Indonesia Tanah Air (Versi) Beta?

Oleh Philip Ayus

Dalam dunia komputer, sebuah program ataupun fitur baru yang diluncurkan dalam tahap uji coba untuk mendapatkan masukan dari pengguna biasanya diembel-embeli istilah “versi beta.” Dengan demikian, para pengguna dapat mengetahui bahwa meski program tersebut sudah dapat dimanfaatkan, beberapa gangguan yang muncul bisa dimaklumi dan dilaporkan kepada pengembang agar diperbaiki.

Jauh sebelum komputer diperkenalkan ke seluruh dunia, Indonesia sudah mengenal istilah “beta” tersebut, tentunya dalam pengertian yang berbeda. Istilah Melayu yang lebih mashur di Ambon sebagai padanan kata “aku” tersebut bahkan termaktub dalam syair salah satu lagu kebangsaan kita, Indonesia Pusaka. Penggubah lagu tersebut tentu saja bermaksud agar kita semua yang menyanyikannya benar-benar mempunyai rasa memiliki terhadap negeri kita, Indonesia.

Adalah kita, orang-orang yang dilahirkan di Jamrud Khatulistiwa ini, pemilik sejati dari Nusantara. Kita bukanlah orang-orang pendatang yang “menumpang hidup” di negeri seribu pulau ini. Keindonesiaan kita bukan sekedar terukur dari Akta Kelahiran yang bisa dipalsukan, namun dari kulit ari kita yang tertanam di perut ibu pertiwi dan juga lidah yang tak canggung ketika berteriak, “Merdekaaa..!!” Kita adalah putra dan putri Indonesia—itulah jatidiri kita yang sesungguhnya. Oleh karena itu, masing-masing kita sudah selayaknya bernyanyi, “Indonesia tanah air beta, pusaka abadi nan jaya…!”
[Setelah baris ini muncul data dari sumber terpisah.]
===== src/rtl/hp_slot_ctrl.sv =====
module hp_slot_ctrl
    import hp_slot_pkg::*;
#(
    parameter int VEC_W       = 5,
    parameter bit HAS_PWR_CTL = 1'b1
) (
    input  logic             clk,
    input  logic             rst,
    input  logic             cfg_wr,
    input  logic             cfg_sel,
    input  logic [BE_W-1:0]  cfg_be,
    input  logic [REG_W-1:0] cfg_wdata,
    output logic [REG_W-1:0] cfg_rdata,
    input  logic             evt_btn,
    input  logic             evt_add,
    input  logic             slot_populated,
    input  logic             msi_en,
    input  logic             msix_en,
    input  logic [VEC_W-1:0] msg_vector,
    output logic             intx,
    output logic             msg_pulse,
    output logic [VEC_W-1:0] msg_vec,
    output logic             detach
);

    logic [REG_W-1:0] ctl_q;
    logic [REG_W-1:0] sts_q;
    logic             wr_ctl;
    logic             wr_sts;
    logic             lock_toggle;
    logic             detach_req;
    evt_set_t         set_evt;

    always_comb begin
        wr_ctl       = cfg_wr & (reg_sel_e'(cfg_sel) == SEL_CTL) & (|cfg_be);
        wr_sts       = cfg_wr & (reg_sel_e'(cfg_sel) == SEL_STS);
        set_evt.btn  = evt_btn | evt_add;
        set_evt.pchg = evt_add | detach_req;
        set_evt.cmd  = wr_ctl;
        cfg_rdata    = (reg_sel_e'(cfg_sel) == SEL_STS) ? sts_q : ctl_q;
    end

    hp_slot_ctl #(
        .HAS_PWR_CTL(HAS_PWR_CTL)
    ) ctl_i (
        .clk        (clk),
        .rst        (rst),
        .wr_en      (wr_ctl),
        .wdata      (cfg_wdata),
        .be         (cfg_be),
        .populated  (slot_populated),
        .pres_state (sts_q[S_PRES]),
        .ctl_q      (ctl_q),
        .lock_toggle(lock_toggle),
        .detach_req (detach_req),
        .detach_o   (detach)
    );

    hp_slot_sts sts_i (
        .clk        (clk),
        .rst        (rst),
        .populated  (slot_populated),
        .w1c_en     (wr_sts),
        .w1c_data   (cfg_wdata),
        .be         (cfg_be),
        .set_evt    (set_evt),
        .set_pres   (evt_add),
        .clr_pres   (detach_req),
        .lock_toggle(lock_toggle),
        .sts_q      (sts_q)
    );

    hp_slot_irq #(
        .VEC_W(VEC_W)
    ) irq_i (
        .clk      (clk),
        .rst      (rst),
        .ctl_q    (ctl_q),
        .sts_q    (sts_q),
        .msg_mode (msi_en | msix_en),
        .vector   (msg_vector),
        .intx     (intx),
        .msg_pulse(msg_pulse),
        .msg_vec  (msg_vec)
    );

endmodule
Akan tetapi, perubahan jaman telah menggerus jatidiri kita, sedikit demi sedikit. Ada orang Indonesia yang menafsirkan “beta” dalam lagu tersebut sebagai istilah kepemilikan pribadi. Orang lain hanya hamba sahaya yang menumpang hidup saja. Itu sebabnya, dengan gagah berani ia mengeksploitasi Ibu Pertiwi. Dalihnya untuk memajukan negeri, namun ujung-ujungnya mempertebal kantong sendiri. Padahal, lagu itu semestinya dinyanyikan bersama-sama, dihayati bersama-sama. Duduk sama rendah, berdiri sama tinggi.

Yang lainnya lebih parah lagi, karena menafsirkan “beta” sebagai istilah komputer: istilah barang canggih, istilah masa kini. Indonesia dianggapnya masih dalam “versi beta.” Edisi uji coba. Maka terjadilah berbagai upaya coba-coba dari para penguasa. Satu contoh hangat terjadi di Bogor: coba-coba melawan Putusan MA, bahkan Yang Mahakuasa, hingga tak segan menutup rumah ibadat berizin. Sejauh ini, “coba-coba” tersebut berhasil, karena para pemimpin toh diam-diam saja.
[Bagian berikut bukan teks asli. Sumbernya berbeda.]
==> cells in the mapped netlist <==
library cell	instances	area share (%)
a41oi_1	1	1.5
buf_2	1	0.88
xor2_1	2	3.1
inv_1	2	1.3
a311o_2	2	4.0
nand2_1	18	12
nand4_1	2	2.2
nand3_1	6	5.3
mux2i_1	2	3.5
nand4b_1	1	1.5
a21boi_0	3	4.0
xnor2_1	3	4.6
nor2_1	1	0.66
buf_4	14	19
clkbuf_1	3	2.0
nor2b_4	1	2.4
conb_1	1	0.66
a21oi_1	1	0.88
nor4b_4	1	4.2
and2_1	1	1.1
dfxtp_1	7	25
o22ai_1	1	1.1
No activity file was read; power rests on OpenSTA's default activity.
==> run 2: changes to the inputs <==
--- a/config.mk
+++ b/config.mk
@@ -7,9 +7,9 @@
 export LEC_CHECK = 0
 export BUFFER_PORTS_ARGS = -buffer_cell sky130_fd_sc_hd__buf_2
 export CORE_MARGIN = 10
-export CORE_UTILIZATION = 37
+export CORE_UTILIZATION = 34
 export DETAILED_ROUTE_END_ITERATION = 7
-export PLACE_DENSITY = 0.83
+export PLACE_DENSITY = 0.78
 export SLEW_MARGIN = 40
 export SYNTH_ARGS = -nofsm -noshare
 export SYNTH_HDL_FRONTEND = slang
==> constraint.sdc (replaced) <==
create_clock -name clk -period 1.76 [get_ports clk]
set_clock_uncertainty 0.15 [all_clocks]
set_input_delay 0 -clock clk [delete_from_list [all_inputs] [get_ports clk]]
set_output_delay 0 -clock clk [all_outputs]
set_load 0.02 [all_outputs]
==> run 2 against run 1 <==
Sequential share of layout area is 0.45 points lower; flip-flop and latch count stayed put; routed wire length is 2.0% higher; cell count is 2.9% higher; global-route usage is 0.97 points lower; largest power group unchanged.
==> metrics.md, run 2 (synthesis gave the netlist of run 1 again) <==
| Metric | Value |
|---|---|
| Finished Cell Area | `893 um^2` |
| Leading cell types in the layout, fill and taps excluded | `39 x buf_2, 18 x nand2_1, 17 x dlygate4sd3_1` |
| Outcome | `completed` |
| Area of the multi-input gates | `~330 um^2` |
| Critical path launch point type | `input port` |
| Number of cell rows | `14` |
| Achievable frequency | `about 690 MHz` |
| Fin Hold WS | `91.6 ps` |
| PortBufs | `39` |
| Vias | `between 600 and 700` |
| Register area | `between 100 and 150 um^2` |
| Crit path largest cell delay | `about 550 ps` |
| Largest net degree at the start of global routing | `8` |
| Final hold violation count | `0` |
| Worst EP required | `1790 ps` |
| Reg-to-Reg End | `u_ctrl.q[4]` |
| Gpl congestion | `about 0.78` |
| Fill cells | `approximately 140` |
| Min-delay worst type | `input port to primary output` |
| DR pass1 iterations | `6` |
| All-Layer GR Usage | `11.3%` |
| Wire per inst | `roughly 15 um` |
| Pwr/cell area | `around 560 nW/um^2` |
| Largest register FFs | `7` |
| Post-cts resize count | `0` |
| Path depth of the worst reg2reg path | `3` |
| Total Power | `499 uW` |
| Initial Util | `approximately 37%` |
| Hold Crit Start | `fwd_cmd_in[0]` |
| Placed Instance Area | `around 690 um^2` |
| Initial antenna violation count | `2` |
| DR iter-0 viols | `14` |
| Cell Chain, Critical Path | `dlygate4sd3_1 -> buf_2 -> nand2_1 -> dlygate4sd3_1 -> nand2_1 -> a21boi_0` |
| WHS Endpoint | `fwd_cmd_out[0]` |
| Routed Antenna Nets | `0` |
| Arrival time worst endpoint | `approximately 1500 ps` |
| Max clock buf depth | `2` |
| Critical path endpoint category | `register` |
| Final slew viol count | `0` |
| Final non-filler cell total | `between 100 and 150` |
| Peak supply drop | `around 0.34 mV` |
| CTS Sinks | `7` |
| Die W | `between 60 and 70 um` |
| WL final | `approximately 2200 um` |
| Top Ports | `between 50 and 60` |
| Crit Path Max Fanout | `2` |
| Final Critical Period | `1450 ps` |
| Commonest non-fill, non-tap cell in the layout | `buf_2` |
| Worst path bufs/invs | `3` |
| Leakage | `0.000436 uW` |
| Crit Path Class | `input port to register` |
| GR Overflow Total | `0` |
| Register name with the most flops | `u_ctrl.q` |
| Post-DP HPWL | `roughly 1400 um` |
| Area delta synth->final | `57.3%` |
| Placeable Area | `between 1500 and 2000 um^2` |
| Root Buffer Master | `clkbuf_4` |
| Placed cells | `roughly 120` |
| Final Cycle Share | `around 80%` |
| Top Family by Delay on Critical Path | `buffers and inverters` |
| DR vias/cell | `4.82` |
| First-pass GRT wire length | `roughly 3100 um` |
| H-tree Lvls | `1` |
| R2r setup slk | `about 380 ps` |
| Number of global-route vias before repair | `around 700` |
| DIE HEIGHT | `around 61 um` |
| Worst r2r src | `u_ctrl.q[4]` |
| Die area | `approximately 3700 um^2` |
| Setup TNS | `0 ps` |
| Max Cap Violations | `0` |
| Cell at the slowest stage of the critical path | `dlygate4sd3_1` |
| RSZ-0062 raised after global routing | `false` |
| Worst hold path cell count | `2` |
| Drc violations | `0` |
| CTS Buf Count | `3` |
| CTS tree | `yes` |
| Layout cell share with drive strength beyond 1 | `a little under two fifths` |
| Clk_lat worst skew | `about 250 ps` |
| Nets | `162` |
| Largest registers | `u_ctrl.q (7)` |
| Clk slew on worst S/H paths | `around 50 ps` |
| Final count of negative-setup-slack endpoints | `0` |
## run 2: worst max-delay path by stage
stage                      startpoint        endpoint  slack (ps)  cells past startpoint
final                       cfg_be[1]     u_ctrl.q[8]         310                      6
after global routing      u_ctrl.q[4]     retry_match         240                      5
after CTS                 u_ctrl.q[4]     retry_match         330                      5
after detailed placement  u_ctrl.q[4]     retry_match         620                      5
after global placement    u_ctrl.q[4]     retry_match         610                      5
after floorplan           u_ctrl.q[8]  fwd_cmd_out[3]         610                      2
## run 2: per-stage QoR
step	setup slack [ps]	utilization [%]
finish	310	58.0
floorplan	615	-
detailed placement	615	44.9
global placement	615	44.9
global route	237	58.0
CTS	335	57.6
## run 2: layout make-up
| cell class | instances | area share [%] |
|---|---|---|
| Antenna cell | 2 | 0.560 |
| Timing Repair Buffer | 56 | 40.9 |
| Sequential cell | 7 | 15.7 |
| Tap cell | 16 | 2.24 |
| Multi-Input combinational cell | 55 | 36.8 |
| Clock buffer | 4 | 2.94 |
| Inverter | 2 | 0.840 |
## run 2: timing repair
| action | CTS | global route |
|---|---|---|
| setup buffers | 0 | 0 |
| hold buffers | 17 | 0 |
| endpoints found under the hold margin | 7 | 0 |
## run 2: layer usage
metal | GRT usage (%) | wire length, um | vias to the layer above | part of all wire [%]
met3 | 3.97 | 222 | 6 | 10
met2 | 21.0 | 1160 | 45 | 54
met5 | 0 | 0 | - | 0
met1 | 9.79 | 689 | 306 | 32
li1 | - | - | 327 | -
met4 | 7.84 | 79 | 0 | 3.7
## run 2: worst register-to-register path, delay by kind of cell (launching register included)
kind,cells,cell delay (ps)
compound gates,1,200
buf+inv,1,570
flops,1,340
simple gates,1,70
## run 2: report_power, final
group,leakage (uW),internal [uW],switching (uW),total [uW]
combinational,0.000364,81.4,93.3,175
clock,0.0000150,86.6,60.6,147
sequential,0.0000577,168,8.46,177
Di tempat lain, ada yang coba-coba bermain dengan palu keadilan yang diamanahkan kepadanya. Para pembantai manusia divonisnya hanya tiga sampai enam bulan saja. Rendahnya vonis itu mengungkapkan secara nyata bagaimana penjaga gawang keadilan telah mengingkari sumpah jabatan mereka sendiri.
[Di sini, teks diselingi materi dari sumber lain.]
<file path="config.mk">
export PLATFORM = sky130hd
export DESIGN_NAME = swc_top
export DESIGN_NICKNAME = d
export VERILOG_FILES = /design/src/rtl/swc_pkg.sv /design/src/rtl/swc_sync.sv /design/src/rtl/swc_shifter.sv /design/src/rtl/swc_latch.sv /design/src/rtl/swc_top.sv
export SDC_FILE = /design/constraint.sdc
export NUM_CORES = 1
export LEC_CHECK = 0
export BUFFER_PORTS_ARGS = -buffer_cell sky130_fd_sc_hd__buf_4
export CAP_MARGIN = 20
export CORE_MARGIN = 4
export CORE_UTILIZATION = 47
export CTS_CLUSTER_SIZE = 16
export DETAILED_ROUTE_END_ITERATION = 10
export GPL_TIMING_DRIVEN = 0
export HOLD_SLACK_MARGIN = 0.03
export MAX_ROUTING_LAYER = met4
export PLACE_DENSITY_LB_ADDON = 0.05
export SLEW_MARGIN = 15
export SYNTH_ARGS = -nofsm -noshare
export SYNTH_HDL_FRONTEND = slang
export SYNTH_SLANG_ARGS = --single-unit
</file>
<file path="constraint.sdc">
create_clock -name clk_i -period 1.4 [get_ports clk_i]
set_input_delay 0.07 -clock clk_i [delete_from_list [all_inputs] [get_ports clk_i]]
set_output_delay 0.07 -clock clk_i [all_outputs]
set_load 0.01 [all_outputs]
</file>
Indonesia bukanlah tanah air milik pribadi, bukan pula tanah air (versi) beta. Indonesia adalah tanah air milik kita bersama, bukan milik Pulau Jawa atau Sumatera saja. Namun, faktanya ternyata tak seindah kata. Nun jauh di pelosok negeri, jalan-jalan rusak tak kunjung diperbaiki. Kontras sekali dengan jalur Pantura yang selalu mendapat “THR” perbaikan setiap kali mendekati lebaran. Padahal, Kapuas Hulu itu Indonesia juga, sama Indonesianya dengan Papua, sama Indonesianya dengan Jakarta.

Delapan puluh tiga tahun yang lalu, para pemuda pendahulu kita bersepakat bersatu. Mereka menyerukan kesatuan visi, lama sebelum Proklamasi. Satu nusa, satu bangsa, satu bahasa: Indonesia. Mereka menyadari makna kebersamaan. Mereka tahu pentingnya bersinergi, menyatukan waktu dan sumber daya untuk menggapai cita-cita bersama. Mereka ingin menyatu dalam sebuah nusa, melebur dalam sebuah bangsa, menunggal dalam bahasa!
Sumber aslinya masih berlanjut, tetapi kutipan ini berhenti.